L’autore dell’appena uscito Buttanissima Sicilia (Bompiani) rispolvera un aneddoto riguardante don Alfio Spampinato che vale quanto una ricetta della tradizione. Un prete sì, ma con il quale non scherzare troppo, soprattutto sulle cose di fede. Alto, voluminoso, “presente”. Prima di fare il prete, militava in Ordine Nuovo. Poi è arrivata la chiamata. Quella più importante di tutte. Alla “camicia nera” si è aggiunto il colletto bianco. Poco cambia, almeno nello stile. A lui sono affidate le anime di carcerati e paracadutisti. Ma non solo. Per anni è stato parroco a Librino, uno di quei quartieri ad alto rischio criminale di Catania. La zona simbolo dell’esclusione sociale. Spampinato diventa un punto di riferimento. La pastorale è parole chiare, polso duro e tanto pelo sullo stomaco. Rischia la faccia, il pizzo e qualcosa di più. I risultati non sono mancati. Qualcuno addirittura lo avrebbe voluto candidare a sindaco. Ma quella è un’altra storia.
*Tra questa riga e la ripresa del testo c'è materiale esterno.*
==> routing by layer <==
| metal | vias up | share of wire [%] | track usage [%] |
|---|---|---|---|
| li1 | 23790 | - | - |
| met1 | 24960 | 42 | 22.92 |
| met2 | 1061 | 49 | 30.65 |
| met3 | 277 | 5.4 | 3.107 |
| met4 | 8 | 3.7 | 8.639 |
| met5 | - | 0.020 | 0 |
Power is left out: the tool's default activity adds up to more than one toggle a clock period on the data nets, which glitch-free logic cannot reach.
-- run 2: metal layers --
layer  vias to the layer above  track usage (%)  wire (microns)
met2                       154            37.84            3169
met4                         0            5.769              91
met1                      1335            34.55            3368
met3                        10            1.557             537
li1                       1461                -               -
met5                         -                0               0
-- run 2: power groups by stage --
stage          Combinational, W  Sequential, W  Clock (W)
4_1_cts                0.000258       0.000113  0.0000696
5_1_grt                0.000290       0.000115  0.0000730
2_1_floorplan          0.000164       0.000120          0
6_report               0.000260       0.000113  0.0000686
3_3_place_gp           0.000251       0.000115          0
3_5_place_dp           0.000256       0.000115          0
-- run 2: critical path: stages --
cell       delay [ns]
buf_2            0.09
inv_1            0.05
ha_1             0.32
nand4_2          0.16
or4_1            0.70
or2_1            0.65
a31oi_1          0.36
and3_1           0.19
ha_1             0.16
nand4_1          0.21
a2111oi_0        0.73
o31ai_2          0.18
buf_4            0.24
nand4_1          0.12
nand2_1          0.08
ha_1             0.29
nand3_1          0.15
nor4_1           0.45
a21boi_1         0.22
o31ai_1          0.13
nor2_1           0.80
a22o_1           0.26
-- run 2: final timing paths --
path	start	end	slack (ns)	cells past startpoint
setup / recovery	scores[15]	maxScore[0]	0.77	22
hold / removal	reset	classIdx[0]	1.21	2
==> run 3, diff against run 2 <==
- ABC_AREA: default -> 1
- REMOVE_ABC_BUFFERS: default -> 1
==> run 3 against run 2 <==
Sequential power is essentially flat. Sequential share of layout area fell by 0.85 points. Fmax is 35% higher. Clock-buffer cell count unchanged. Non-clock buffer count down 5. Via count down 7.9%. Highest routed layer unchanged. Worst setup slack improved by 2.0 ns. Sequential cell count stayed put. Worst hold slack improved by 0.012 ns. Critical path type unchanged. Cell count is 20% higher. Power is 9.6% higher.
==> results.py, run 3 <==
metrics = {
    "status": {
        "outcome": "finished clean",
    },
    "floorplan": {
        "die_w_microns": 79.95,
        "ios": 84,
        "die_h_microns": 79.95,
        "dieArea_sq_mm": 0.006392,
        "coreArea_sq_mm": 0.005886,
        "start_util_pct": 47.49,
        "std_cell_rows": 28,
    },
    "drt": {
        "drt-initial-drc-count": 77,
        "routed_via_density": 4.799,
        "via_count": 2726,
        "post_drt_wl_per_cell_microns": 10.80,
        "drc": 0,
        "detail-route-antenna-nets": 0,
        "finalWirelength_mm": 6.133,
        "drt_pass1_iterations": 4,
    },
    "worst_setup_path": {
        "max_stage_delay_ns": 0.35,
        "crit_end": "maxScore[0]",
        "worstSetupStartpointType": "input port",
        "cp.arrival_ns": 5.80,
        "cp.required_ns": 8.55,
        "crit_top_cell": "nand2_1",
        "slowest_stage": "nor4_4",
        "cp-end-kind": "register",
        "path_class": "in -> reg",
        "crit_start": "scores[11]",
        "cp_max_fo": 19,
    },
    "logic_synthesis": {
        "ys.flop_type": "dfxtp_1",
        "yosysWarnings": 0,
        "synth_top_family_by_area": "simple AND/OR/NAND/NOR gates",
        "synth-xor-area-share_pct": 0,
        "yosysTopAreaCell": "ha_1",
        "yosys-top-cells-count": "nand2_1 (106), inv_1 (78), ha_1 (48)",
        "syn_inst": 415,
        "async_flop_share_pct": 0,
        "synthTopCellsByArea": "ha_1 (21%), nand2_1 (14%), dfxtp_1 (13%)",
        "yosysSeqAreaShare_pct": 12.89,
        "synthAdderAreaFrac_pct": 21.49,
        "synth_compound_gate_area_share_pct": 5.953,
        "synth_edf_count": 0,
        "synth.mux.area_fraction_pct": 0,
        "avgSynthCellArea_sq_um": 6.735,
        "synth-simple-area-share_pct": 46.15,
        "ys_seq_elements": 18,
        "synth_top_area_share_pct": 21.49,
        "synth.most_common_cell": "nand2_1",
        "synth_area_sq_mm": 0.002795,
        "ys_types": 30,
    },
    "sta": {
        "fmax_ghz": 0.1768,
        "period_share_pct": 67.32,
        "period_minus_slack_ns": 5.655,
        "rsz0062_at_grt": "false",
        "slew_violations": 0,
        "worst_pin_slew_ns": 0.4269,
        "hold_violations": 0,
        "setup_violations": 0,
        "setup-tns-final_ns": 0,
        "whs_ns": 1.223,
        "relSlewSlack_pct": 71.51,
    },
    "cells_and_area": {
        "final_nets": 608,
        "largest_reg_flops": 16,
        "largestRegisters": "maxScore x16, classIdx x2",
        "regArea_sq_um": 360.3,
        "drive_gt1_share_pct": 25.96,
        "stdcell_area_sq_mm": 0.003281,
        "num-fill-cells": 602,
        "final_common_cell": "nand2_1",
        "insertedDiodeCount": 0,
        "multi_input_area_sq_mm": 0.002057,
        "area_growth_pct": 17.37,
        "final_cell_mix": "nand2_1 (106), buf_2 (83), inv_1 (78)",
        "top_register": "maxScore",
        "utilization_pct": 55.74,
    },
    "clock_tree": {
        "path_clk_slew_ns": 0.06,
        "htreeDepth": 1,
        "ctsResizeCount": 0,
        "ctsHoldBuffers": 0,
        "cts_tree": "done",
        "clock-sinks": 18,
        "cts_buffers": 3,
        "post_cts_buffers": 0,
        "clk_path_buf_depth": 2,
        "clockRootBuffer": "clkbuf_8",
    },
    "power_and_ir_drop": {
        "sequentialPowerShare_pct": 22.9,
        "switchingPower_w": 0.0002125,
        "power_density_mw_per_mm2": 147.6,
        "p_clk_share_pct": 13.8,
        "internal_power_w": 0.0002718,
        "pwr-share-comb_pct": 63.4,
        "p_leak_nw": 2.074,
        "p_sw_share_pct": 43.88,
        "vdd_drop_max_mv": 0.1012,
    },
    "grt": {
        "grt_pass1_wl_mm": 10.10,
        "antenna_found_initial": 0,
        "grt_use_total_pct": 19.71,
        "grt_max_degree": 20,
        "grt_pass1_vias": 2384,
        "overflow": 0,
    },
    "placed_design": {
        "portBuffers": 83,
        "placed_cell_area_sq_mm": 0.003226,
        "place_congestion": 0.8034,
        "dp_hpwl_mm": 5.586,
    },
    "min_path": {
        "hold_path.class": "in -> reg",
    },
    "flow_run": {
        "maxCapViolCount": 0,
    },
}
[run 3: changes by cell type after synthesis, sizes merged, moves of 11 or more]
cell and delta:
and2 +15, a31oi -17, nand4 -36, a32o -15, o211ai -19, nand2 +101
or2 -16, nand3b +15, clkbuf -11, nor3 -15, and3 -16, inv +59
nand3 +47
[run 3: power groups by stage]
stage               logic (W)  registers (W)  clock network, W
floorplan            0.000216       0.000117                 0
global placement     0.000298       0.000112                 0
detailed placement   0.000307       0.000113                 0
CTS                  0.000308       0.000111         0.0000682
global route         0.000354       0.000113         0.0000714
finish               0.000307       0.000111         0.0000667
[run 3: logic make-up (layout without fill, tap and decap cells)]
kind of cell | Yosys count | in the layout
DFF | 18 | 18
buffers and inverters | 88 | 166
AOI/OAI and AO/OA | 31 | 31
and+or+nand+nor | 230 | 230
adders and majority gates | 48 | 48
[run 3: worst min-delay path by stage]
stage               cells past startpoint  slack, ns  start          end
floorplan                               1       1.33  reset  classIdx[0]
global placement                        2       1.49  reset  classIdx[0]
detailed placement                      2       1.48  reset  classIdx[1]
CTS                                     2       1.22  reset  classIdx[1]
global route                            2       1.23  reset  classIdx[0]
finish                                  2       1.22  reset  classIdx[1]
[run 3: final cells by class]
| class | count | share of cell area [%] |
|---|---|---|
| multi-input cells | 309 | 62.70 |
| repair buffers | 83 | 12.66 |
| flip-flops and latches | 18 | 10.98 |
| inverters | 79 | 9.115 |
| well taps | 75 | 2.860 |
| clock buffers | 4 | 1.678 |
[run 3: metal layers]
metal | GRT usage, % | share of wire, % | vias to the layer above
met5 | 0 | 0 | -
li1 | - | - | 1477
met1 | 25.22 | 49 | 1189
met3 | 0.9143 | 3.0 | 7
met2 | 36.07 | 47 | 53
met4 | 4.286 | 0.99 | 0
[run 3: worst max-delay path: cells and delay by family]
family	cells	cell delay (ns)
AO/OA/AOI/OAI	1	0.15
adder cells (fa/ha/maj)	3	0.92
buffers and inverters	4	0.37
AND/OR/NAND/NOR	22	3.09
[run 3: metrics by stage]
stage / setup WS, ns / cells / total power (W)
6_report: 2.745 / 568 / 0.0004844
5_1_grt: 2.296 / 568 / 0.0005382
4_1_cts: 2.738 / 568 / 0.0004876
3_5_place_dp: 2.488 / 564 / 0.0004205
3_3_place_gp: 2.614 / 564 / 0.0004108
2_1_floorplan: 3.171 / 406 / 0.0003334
Ecco dunque l’episodio rievocato da Buttafuoco. «Fate, e lo dico agli indignati, qualora ce ne fossero tra i sinceri credenti, come fece don Alfio Spampinato durante la processione di Sant’Agata a Catania. Il fercolo, come da consuetudine, stava per inchinarsi innanzi al balcone di un malacarne. I suoi fedelissimi avevano infatti predisposto l’omaggio al loro capo. Ogni processione, ogni rito, è degnazione di territorio».
«E don Alfio, allora, paracadutista della Folgore, abituato a somministrare benedizioni su ogni grugno, prese il più cattivo di quei sottopanza, lo acchiappò per il ciuffo, lo inginocchiò così da mostrare ad Agata quanto fosse salda la devozione anche presso i perduti e, tenendogli i ginocchi sul manto di asfalto e di cera squagliata, gli impartì la benedizione con una palata a mano aperta. E poi un’altra ancora. Non sia mai si venisse meno al precetto delle guance. La processione se ne partì e Agata, tra le braci e i petali, se ne salì, per via di San Giuliano. Se ne salì con regalità. E senza pubblicità».